Tampubolon (2010) dalam tesisnya “ Umpasa Masyarakat Batak Toba dalam rapat adat
“suatu kajian Pragmatik” membahas tiga masalah penelitian, yakni komponen tindak tutur, jenis
tindak tutur, dan fungsi tindak tutur. Tampubolon menggunakan metode deskriftif dengan
membuat deskripsi yang sistematis dan akurat mengenai data yang diteliti. Dalam menyelesaikan
ketiga masalah tersebut Tampubolon menggunakan teori tindak tutur kempson (1984), Wijana
(1996), dan Searle.

Universitas Sumatera Utara

Lilimiwirdi (2011) dalam tesisnya “Eufimisme dalam masyarakat Minangkabau di Kota
Padang” Berdasarkan fungsinya eufemisme dibagi menjadi tiga bagian, yaitu (1) Sebagai
penghalus makna, meliputi fungsi ramah-tamah, penghormatan, pertanggungjawaban, dan
ekonomi; (2) Eufemisme untuk menjaga ketabuan; (3) eufemisme untuk menyugesti sesuatu
yang tidak menyenangkan meliputi fungsi pengendalian, kesangsian, kecurigaan, penipuan,
kebohongan, menghindari kesalahpahaman, dan kehancuran. Melalui eufemisme, juga ditelusuri
ideologi dan nilai yang dipakai di dalam masyarakatnya. Ideologi yang ditemukan adalah
keagamaan, sosialisme, materialisme, adat istiadat, etika atau moral, dan estetika. Kemudian,
nilai yang ditemukan adalah nilai religius (Islam), kepercayaan (kekuatan supranatural),
kebersamaan, kasih-sayang, kearifan, kecurigaan, kebohongan, kewaspadaan, kesetaraan,
ekonomi dan penawaran, kesangsian, ketakutan/kengerian, adat istiadat, etika, dan estetika.

Basaria dalam Hipotesis Sapir – Whorf Pada Umpasa Bahasa Batak Toba, budaya dan
perilaku orang Batak dapat dilihat pada ungkapan dan bahasanya. Bahasa dalam ungkapan
biasanya dipergunakan dalam situasi-komunikasi yang dipandang sakral dan sangat resmi dalam
pertemuan-pertemuan orang Batak yang diturun-temurunkan dari satu generasi ke generasi
berikutnya. Jadi ungkapan tersebut mengekspresikan perilaku dan nilai nilai yang telah lama ada
pada orang Batak dan sampai saat ini masih terus hidup.
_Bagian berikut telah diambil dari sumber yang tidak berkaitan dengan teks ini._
[src/rtl/keypad_emulator.sv]
// keypad_emulator
//   Passive side of a 4x3 matrix keypad. A pressed key (r,c) shorts row r to
//   column c. The scanner drives the column strobes and reads the rows back.
//   Each accepted command runs one complete press:
//   press bounce -> solid hold -> release bounce -> open gap.
// Ports:
//   clk        system clock, rising edge
//   reset      asynchronous, active-high reset
//   col[2:0]   column strobes from the scanner (active-high)
//   key_valid  command valid
//   key_code   key to press, row*3+col, 0..11
//   key_ready  high in IDLE; a command is taken on key_valid && key_ready
//   row[3:0]   row sense lines (active-high), combinational from col
//   busy       high whenever a press sequence is in progress
//   done       one-cycle pulse in the first IDLE cycle after a sequence
//   err        one-cycle pulse after an out-of-range code offered in IDLE
module keypad_emulator #(
   parameter int BOUNCE_CYCLES = 4,
   parameter int HOLD_CYCLES   = 50,
   parameter int GAP_CYCLES    = 10
) (
   input  logic       clk,
   input  logic       reset,
   input  logic [2:0] col,
   input  logic       key_valid,
   input  logic [3:0] key_code,
   output logic       key_ready,
   output logic [3:0] row,
   output logic       busy,
   output logic       done,
   output logic       err
);

   localparam int MAXC0 = (BOUNCE_CYCLES > HOLD_CYCLES) ? BOUNCE_CYCLES : HOLD_CYCLES;
   localparam int MAXC  = (MAXC0 > GAP_CYCLES) ? MAXC0 : GAP_CYCLES;
   // Counter holds N-1 down to 0, so MAXC-1 is the largest value stored.
   localparam int CW    = (MAXC < 2) ? 1 : $clog2(MAXC);
   localparam bit HAS_B = (BOUNCE_CYCLES > 0);
   localparam logic [CW-1:0] B_LD = CW'(HAS_B ? BOUNCE_CYCLES - 1 : 0);
   localparam logic [CW-1:0] H_LD = CW'(HOLD_CYCLES - 1);
   localparam logic [CW-1:0] G_LD = CW'(GAP_CYCLES - 1);

   typedef enum logic [2:0] {
      S_IDLE, S_PRESS, S_HOLD, S_REL, S_GAP
   } state_t;

   state_t        state_q, state_d;
   logic [CW-1:0] cnt_q, cnt_d;
   logic          contact_q, contact_d;
   logic [1:0]    r_q, r_d, c_q, c_d;
   logic          done_q, done_d, err_q, err_d;

   always_ff @(posedge clk or posedge reset) begin
      if (reset) begin
         state_q   <= S_IDLE;
         cnt_q     <= '0;
         contact_q <= 1'b0;
         r_q       <= '0;
         c_q       <= '0;
         done_q    <= 1'b0;
         err_q     <= 1'b0;
      end else begin
         state_q   <= state_d;
         cnt_q     <= cnt_d;
         contact_q <= contact_d;
         r_q       <= r_d;
         c_q       <= c_d;
         done_q    <= done_d;
         err_q     <= err_d;
      end
   end

   // Each timed state is left when the counter reaches 0. The counter is
   // loaded with N-1 on entry, so the state lasts exactly N cycles.
   always_comb begin
      state_d   = state_q;
      cnt_d     = cnt_q;
      contact_d = contact_q;
      r_d       = r_q;
      c_d       = c_q;
      done_d    = 1'b0;
      err_d     = 1'b0;
      unique case (state_q)
         S_IDLE: begin
            contact_d = 1'b0;
            if (key_valid) begin
               if (key_code <= 4'd11) begin
                  r_d       = 2'(key_code / 4'd3);
                  c_d       = 2'(key_code % 4'd3);
                  contact_d = 1'b1;  // press bounce and hold both start closed
                  if (HAS_B) begin
                     state_d = S_PRESS;
                     cnt_d   = B_LD;
                  end else begin
                     state_d = S_HOLD;
                     cnt_d   = H_LD;
                  end
               end else begin
                  err_d = 1'b1;
               end
            end
         end
         S_PRESS: begin
            if (cnt_q == '0) begin
               state_d   = S_HOLD;
               cnt_d     = H_LD;
               contact_d = 1'b1;
            end else begin
               cnt_d     = cnt_q - CW'(1);
               contact_d = ~contact_q;
            end
         end
         S_HOLD: begin
            if (cnt_q == '0) begin
               contact_d = 1'b0;  // release bounce starts open
               if (HAS_B) begin
                  state_d = S_REL;
                  cnt_d   = B_LD;
               end else begin
                  state_d = S_GAP;
                  cnt_d   = G_LD;
               end
            end else begin
               cnt_d = cnt_q - CW'(1);
            end
         end
         S_REL: begin
            if (cnt_q == '0) begin
               state_d   = S_GAP;
               cnt_d     = G_LD;
               contact_d = 1'b0;
            end else begin
               cnt_d     = cnt_q - CW'(1);
               contact_d = ~contact_q;
            end
         end
         S_GAP: begin
            contact_d = 1'b0;
            if (cnt_q == '0) begin
               state_d = S_IDLE;
               done_d  = 1'b1;
            end else begin
               cnt_d = cnt_q - CW'(1);
            end
         end
         default: begin
            state_d   = S_IDLE;
            contact_d = 1'b0;
         end
      endcase
   end

   // Passive switch: no register between col and row.
   always_comb begin
      row = 4'b0000;
      if (contact_q && col[c_q]) row[r_q] = 1'b1;
   end

   assign key_ready = (state_q == S_IDLE);
   assign busy      = (state_q != S_IDLE);
   assign done      = done_q;
   assign err       = err_q;

endmodule

[config.mk]
export PLATFORM = sky130hd
export DESIGN_NAME = keypad_emulator
export DESIGN_NICKNAME = d
export VERILOG_FILES = /design/src/rtl/keypad_emulator.sv
export SDC_FILE = /design/constraint.sdc
export NUM_CORES = 1
export LEC_CHECK = 0
export ABC_AREA = 1
export BUFFER_PORTS_ARGS = -buffer_cell sky130_fd_sc_hd__buf_2
export CORE_ASPECT_RATIO = 0.7
export CORE_UTILIZATION = 59
export DETAILED_ROUTE_END_ITERATION = 16
export PLACE_DENSITY_LB_ADDON = 0.15
export SLEW_MARGIN = 20
export SYNTH_ARGS = -nofsm -noshare
export SYNTH_HDL_FRONTEND = slang
export SYNTH_SLANG_ARGS = --single-unit
[constraint.sdc]
create_clock -name clk -period 2.45 [get_ports clk]
set_input_delay 0.245 -clock clk [delete_from_list [all_inputs] [get_ports clk]]
set_output_delay 0.245 -clock clk [all_outputs]
set_load 0.02 [all_outputs]
==> impl_metrics.yaml <==
run_status:
  outcome: "finished clean"
route:
  drc: 0
  dr.pass1.iters: 4
  totalWireLength_mm: 2.636
  final_antenna_net_count: 0
  vias: 1160
  wl_per_cell_um: 12.09
  via_per_inst: 5.321
  drt_iter0_drc: 45
synth:
  netlist_area_sq_um: 1142
  synth-edff-count: 0
  seq_area_frac_synth: 0.3505
  synthFlopType: "dfrtp_1"
  ys_async_sr_fraction: 1.000
  synth_fp_nets: 191
  syn_area_per_cell_sq_um: 6.454
  ys_types: 22
  yosys_warnings: 0
  synth_seq_cells: 16
  synthCells: 177
clock_tree:
  cts_root_buf: "clkbuf_4"
  hold_buffers: 0
  worstSkewPairLatency_ns: 0.29
  htree_levels: 1
  cts_resized: 0
  cts_max_path_buffers: 2
  tritoncts: "built"
  cts_inserted_buffers: 3
  post-cts-setup-buffers: 0
  clk_pin_slew_ns: 0.10
  cts.sinks: 16
timing:
  maxSlewHeadroom: 0.5854
  fin_skew_ns: 0.002871
  fmax_mhz: 527.7
  hold_viol: 0
  min_period_ns: 1.895
  tightestPinTransition_ns: 0.6212
  rsz0062_at_grt: "no"
  finalCritPeriodShare: 0.7735
  finalMaxSlewViolations: 0
  finalSetupTns_ns: 0
  setup_viol: 0
floorplanning:
  start_util: 0.6733
  fp.coreArea_sq_um: 1697
  fp.dieW_um: 54.59
  ios: 18
  placementRows: 12
  die_h_um: 38.82
  die_area_sq_um: 2119
layout:
  finalNonFillerCells: 218
  syn2layout_area_growth_pct: 12.27
  multi_input_area_sq_um: 618.1
  nets: 212
  drive_above_1_share: 0.1574
  seq_area_sq_um: 400.4
  num_antenna_cells: 0
  fillers: 136
critical_path:
  max_stage_delay_ns: 0.40
  worst_path_max_delay_cell: "dfrtp_1"
  cp.required_ns: 2.64
  cpLargestDelayFamily: "simple AND/OR/NAND/NOR gates"
  cp-start-kind: "flip-flop"
  crit_buf_inv: 3
  r2r-end: "cnt_q[2]$_DFFE_PP0P_"
  path_class: "flip-flop to flip-flop"
  worstPathCellList: "inv_1 -> ha_1 -> nand3_1 -> inv_1 -> nand2_1 -> nand3_2 -> inv_1 -> nand2_1 -> nand2_1"
  cp_max_fo: 11
  r2r_start: "cnt_q[0]$_DFFE_PP0P_"
  reg2reg_slack_ns: 0.55
  r2r_cells: 9
  end_kind: "flip-flop"
  arrival_ns: 2.09
power:
  power_leakage_nw: 0.7647
  ir_drop_v: 0.0009007
  powerDensity_nw_per_um2: 1202
job:
  max_cap_violations: 0
grt:
  grt_max_degree: 17
  grt_pass1_vias: 1019
  grt_overflow: 0
  grtUsageTotal: 0.3043
  grt_pass1_wl_mm: 4.319
  antenna_found_initial: 0
placement:
  dp_cells: 214
  hpwl_mm: 1.950
  port-buffer-count: 17
  gp_congestion: 0.9175
worst_hold_path:
  hp-class: "input pin to asynchronous set/reset pin"
cells in the mapped netlist, types with 2 or more instances:
master	count	area share
nand2_1	65	0.21
a21oi_1	5	0.022
inv_1	29	0.095
dfrtp_1	16	0.35
nor2_4	2	0.020
nor3_1	5	0.022
ha_1	4	0.044
o21ai_1	2	0.0088
inv_2	2	0.0066
nand3_1	8	0.035
nor2_1	16	0.053
nand2_2	3	0.016
o21ai_0	10	0.044
nand3b_1	2	0.013
cell type report:
type / count / share of cell area
Tap cell: 21 / 0.02049
Clock buffer: 4 / 0.02829
Multi-Input combinational cell: 129 / 0.4820
Inverter: 31 / 0.09073
Timing Repair Buffer: 17 / 0.06634
Sequential cell: 16 / 0.3122
worst max-delay path by stage:
stage / cells after the start / slack [ns] / startpoint / end
after floorplan: 13 / 0.81 / key_code[2] / r_q[0]$_DFFE_PP0P_
after global placement: 14 / 0.66 / key_code[2] / r_q[0]$_DFFE_PP0P_
after detailed placement: 14 / 0.55 / key_code[2] / r_q[0]$_DFFE_PP0P_
after CTS: 9 / 0.58 / cnt_q[0]$_DFFE_PP0P_ / cnt_q[2]$_DFFE_PP0P_
after global routing: 9 / 0.46 / cnt_q[0]$_DFFE_PP0P_ / cnt_q[2]$_DFFE_PP0P_
final: 9 / 0.55 / cnt_q[0]$_DFFE_PP0P_ / cnt_q[2]$_DFFE_PP0P_
power breakdown:
part | total (mW) | leakage (nW) | switching, mW | internal [mW]
combinational | 0.905 | 0.541 | 0.609 | 0.296
sequential | 0.455 | 0.203 | 0.0872 | 0.368
clock | 0.181 | 0.0210 | 0.0900 | 0.0906
total | 1.54 | 0.765 | 0.786 | 0.755
layer usage:
layer | track usage | part of all wire | vias up | routed length (um)
li1 | - | - | 590 | -
met2 | 0.4819 | 0.44 | 56 | 1155
met4 | 0.1410 | 0.031 | 0 | 83
met1 | 0.3756 | 0.44 | 502 | 1162
met3 | 0.09412 | 0.089 | 12 | 234
met5 | 0 | 0 | - | 0
logic make-up (layout without fill, tap and decap cells):
kind of cell	count (synthesis)	count (layout)	share of synthesized area
AO/OA/AOI/OAI	21	21	0.1030
buffers and inverters	32	52	0.1084
XOR/XNOR	1	1	0.007668
flip-flops	16	16	0.3505
AND/OR/NAND/NOR	103	103	0.3866
adder cells (fa/ha/maj)	4	4	0.04381
registers in the layout, summed over array words and instances (netlist names):
signal,flops
r_q,2
c_q,2
cnt_q,6
err,1
done,1
state_q,3
contact_q,1
placed cells by master (no fill, tap or decap), drive strengths merged:
cell / instances
a21oi: 5
buf: 17
clkbuf: 4
dfrtp: 16
ha: 4
inv: 31
nand2: 68
nand3: 9
nand3b: 2
nor2: 19
nor3: 5
o211ai: 1
o21ai: 12
o21bai: 1
o22ai: 1
o31ai: 1
xor2: 1
per-stage QoR:
| step | instance area (sq um) | setup WS (ns) | utilization | hold WS [ns] | power, mW |
|---|---|---|---|---|---|
| 2_1_floorplan | 1142 | 0.8126 | - | 0.1587 | 1.146 |
| 3_3_place_gp | 1246 | 0.6596 | 0.7345 | 0.3389 | 1.285 |
| 3_5_place_dp | 1246 | 0.5452 | 0.7345 | 0.3537 | 1.325 |
| 4_1_cts | 1282 | 0.5790 | 0.7559 | 0.03838 | 1.528 |
| 5_1_grt | 1282 | 0.4550 | 0.7559 | 0.06416 | 1.697 |
| 6_report | 1282 | 0.5549 | 0.7559 | 0.009072 | 1.541 |
No activity file was read; power rests on OpenSTA's default activity.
Orang Batak sangat menghargai nilainilai budaya/adat yang terdapat dalam berbagai ungkapan yang diturunkan oleh orang tuanya
(yang dipandangnya sebagai orang yang pantùn dalam masyarakatnya. Jadi kajian ini
membuktikan kebenaran HSW dalam bahasa Batak Toba. Bahasa Batak Toba mengekspresikan
budaya dan perilaku orang Batak sebaliknya perilaku dan Budaya orang Batak dapat
diekspresikan melalui ungkapan bahasa Batak Toba.